◆ What the exercise asks:
What is the number of lines in the entries that contain the word "config"? Reply with that number only.

◆ Records for this task:
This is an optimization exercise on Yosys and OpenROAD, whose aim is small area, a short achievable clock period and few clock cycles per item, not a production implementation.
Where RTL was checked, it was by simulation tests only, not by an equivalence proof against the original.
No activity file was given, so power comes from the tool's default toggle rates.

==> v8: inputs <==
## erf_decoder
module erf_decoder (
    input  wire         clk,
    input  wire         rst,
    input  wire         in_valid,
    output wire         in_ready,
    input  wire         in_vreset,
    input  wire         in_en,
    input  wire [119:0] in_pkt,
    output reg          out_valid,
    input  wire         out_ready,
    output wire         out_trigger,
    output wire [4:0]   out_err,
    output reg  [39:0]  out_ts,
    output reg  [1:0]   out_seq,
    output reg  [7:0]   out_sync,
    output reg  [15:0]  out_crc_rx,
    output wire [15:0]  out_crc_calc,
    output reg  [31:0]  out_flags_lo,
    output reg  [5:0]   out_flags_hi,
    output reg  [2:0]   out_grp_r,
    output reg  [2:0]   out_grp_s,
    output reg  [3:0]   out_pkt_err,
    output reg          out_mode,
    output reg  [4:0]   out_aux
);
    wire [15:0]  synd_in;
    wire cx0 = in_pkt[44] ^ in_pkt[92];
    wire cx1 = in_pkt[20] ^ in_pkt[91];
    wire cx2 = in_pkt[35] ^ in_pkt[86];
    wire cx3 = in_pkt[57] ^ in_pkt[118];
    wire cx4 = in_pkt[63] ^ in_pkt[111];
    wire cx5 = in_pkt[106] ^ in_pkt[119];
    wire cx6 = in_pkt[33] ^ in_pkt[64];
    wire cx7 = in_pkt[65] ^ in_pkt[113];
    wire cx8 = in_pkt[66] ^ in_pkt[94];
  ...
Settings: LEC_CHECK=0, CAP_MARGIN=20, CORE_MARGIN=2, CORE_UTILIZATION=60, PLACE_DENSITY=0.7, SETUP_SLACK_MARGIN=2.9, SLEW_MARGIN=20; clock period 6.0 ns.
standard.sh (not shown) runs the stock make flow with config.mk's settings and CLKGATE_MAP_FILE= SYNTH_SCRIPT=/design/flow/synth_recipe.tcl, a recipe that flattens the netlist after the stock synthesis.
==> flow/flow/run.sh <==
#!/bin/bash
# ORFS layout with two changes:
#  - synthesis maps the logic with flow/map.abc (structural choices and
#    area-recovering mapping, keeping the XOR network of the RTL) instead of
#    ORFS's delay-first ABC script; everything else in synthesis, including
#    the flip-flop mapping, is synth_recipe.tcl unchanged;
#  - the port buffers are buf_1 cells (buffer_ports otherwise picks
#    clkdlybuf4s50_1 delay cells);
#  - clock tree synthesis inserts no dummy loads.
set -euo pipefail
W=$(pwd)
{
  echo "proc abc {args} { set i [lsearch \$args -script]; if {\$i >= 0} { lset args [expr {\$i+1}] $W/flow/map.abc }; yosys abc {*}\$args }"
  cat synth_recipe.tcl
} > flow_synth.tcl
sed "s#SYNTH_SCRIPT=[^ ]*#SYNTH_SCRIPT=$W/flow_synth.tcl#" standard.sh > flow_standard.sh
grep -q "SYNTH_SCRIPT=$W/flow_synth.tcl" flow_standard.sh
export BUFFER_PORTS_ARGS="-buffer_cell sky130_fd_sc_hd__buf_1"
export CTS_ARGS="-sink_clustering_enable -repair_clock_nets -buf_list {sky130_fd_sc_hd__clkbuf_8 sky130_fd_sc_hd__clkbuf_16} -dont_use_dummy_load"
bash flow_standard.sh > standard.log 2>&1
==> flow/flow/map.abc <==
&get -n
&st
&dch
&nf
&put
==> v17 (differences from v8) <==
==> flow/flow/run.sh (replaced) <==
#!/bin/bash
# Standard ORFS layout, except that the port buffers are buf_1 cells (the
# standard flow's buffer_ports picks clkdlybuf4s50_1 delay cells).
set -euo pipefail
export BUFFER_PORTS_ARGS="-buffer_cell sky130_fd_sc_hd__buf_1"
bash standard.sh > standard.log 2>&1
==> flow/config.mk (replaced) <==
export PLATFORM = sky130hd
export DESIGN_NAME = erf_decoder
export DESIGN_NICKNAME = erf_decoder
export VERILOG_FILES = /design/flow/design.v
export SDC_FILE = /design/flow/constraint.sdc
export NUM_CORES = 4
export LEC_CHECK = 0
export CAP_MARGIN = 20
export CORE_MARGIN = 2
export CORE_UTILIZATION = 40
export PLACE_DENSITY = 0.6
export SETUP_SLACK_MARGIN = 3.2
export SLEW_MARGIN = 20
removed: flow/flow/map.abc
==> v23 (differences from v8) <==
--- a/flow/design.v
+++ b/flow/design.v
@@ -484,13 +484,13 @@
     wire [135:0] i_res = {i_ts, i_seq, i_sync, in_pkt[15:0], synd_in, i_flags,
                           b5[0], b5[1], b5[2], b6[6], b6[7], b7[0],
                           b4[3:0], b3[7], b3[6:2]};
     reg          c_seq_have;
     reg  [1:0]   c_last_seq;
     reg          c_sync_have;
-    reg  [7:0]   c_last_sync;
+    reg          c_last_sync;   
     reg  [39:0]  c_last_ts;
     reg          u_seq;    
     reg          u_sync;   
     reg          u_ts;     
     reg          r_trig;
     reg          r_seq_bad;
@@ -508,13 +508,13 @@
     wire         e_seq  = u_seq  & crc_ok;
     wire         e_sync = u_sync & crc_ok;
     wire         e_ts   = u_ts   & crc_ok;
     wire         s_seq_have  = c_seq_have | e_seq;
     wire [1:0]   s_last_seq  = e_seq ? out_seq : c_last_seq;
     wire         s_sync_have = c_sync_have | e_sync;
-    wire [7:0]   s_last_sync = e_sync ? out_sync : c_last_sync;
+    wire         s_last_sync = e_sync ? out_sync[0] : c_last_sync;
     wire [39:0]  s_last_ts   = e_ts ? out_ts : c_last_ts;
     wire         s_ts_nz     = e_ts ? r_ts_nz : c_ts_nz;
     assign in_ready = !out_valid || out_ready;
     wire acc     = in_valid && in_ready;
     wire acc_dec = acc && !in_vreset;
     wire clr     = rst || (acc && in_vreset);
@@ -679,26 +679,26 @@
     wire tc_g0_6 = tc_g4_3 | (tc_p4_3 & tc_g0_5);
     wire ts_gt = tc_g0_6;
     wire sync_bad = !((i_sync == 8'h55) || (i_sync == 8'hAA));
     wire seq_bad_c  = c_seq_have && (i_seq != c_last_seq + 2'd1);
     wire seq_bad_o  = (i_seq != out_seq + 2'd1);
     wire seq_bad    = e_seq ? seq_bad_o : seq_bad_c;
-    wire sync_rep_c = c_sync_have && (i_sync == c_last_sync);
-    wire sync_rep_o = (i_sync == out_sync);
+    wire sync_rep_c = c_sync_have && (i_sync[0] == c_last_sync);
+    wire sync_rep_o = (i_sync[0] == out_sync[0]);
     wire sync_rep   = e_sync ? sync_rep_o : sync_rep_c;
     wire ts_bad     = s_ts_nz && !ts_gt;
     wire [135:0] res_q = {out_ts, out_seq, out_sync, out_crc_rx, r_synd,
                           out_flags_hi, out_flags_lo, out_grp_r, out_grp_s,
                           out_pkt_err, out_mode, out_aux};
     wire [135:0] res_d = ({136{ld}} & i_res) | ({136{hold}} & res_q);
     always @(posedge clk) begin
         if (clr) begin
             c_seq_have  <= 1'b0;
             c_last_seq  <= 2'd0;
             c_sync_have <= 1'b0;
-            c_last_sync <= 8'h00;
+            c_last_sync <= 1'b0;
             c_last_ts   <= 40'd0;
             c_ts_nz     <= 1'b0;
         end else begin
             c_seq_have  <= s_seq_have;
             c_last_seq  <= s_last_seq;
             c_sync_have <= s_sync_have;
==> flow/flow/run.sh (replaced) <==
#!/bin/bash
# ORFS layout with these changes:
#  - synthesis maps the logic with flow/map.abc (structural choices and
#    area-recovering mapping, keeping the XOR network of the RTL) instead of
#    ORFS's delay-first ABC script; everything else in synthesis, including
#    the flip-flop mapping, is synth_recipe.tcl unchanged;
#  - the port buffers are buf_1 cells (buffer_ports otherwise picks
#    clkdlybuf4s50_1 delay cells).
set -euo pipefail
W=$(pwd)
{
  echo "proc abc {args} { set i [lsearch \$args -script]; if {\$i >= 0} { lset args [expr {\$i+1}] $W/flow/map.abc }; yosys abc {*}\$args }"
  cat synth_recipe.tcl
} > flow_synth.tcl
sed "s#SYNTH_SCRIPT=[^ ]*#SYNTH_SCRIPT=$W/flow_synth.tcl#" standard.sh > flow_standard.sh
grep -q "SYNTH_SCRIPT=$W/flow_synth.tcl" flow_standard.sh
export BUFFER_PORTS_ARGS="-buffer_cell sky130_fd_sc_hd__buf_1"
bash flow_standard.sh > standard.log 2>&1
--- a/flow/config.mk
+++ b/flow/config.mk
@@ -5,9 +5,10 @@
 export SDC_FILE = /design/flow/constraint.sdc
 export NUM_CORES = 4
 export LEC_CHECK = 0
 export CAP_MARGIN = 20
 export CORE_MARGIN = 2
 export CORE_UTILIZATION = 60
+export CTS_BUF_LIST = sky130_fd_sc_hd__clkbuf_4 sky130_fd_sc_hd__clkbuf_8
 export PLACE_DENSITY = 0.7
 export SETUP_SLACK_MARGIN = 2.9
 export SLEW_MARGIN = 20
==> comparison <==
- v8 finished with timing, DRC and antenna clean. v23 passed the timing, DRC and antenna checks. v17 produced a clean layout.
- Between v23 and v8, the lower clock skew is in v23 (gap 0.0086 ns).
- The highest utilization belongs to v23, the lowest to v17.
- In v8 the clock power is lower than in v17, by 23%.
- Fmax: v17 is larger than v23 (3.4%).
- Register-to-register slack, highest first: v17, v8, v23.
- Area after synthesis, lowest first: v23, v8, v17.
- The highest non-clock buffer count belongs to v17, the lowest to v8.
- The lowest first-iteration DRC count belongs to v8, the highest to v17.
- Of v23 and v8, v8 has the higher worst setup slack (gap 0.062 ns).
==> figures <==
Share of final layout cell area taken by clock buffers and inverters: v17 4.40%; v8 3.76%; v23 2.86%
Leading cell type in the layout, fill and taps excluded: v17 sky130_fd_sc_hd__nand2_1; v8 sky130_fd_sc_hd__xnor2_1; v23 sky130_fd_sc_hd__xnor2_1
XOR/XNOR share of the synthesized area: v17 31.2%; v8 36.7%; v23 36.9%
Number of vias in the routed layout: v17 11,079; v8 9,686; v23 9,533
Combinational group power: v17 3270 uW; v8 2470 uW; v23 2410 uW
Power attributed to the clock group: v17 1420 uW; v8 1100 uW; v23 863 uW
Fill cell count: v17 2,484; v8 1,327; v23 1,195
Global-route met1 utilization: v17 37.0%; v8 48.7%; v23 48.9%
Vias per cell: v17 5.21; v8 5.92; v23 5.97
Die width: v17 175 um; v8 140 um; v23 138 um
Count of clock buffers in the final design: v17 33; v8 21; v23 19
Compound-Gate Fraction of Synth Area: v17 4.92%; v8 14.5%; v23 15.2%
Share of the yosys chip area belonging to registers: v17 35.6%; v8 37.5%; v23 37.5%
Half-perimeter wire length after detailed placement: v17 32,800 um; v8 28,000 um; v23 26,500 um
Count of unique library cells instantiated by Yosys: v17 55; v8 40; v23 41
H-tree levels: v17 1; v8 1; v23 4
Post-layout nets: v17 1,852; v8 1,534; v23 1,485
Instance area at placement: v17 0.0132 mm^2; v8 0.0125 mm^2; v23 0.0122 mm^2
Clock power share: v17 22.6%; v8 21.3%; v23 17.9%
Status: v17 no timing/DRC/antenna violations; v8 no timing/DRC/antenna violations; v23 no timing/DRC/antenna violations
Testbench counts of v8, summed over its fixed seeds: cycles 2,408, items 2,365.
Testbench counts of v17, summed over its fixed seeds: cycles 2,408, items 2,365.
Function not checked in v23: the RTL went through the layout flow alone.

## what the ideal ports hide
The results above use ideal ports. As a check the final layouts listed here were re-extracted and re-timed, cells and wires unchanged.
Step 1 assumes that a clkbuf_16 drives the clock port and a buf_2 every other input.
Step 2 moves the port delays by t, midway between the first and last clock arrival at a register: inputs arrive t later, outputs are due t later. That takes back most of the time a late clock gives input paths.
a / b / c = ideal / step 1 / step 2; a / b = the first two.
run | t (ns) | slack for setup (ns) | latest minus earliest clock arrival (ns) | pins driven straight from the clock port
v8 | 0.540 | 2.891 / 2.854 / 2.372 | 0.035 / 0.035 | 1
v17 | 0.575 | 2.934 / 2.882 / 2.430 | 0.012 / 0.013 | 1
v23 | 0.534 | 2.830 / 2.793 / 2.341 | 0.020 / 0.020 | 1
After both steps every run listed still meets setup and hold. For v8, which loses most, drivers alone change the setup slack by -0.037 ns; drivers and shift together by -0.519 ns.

◆ Solved problem:
4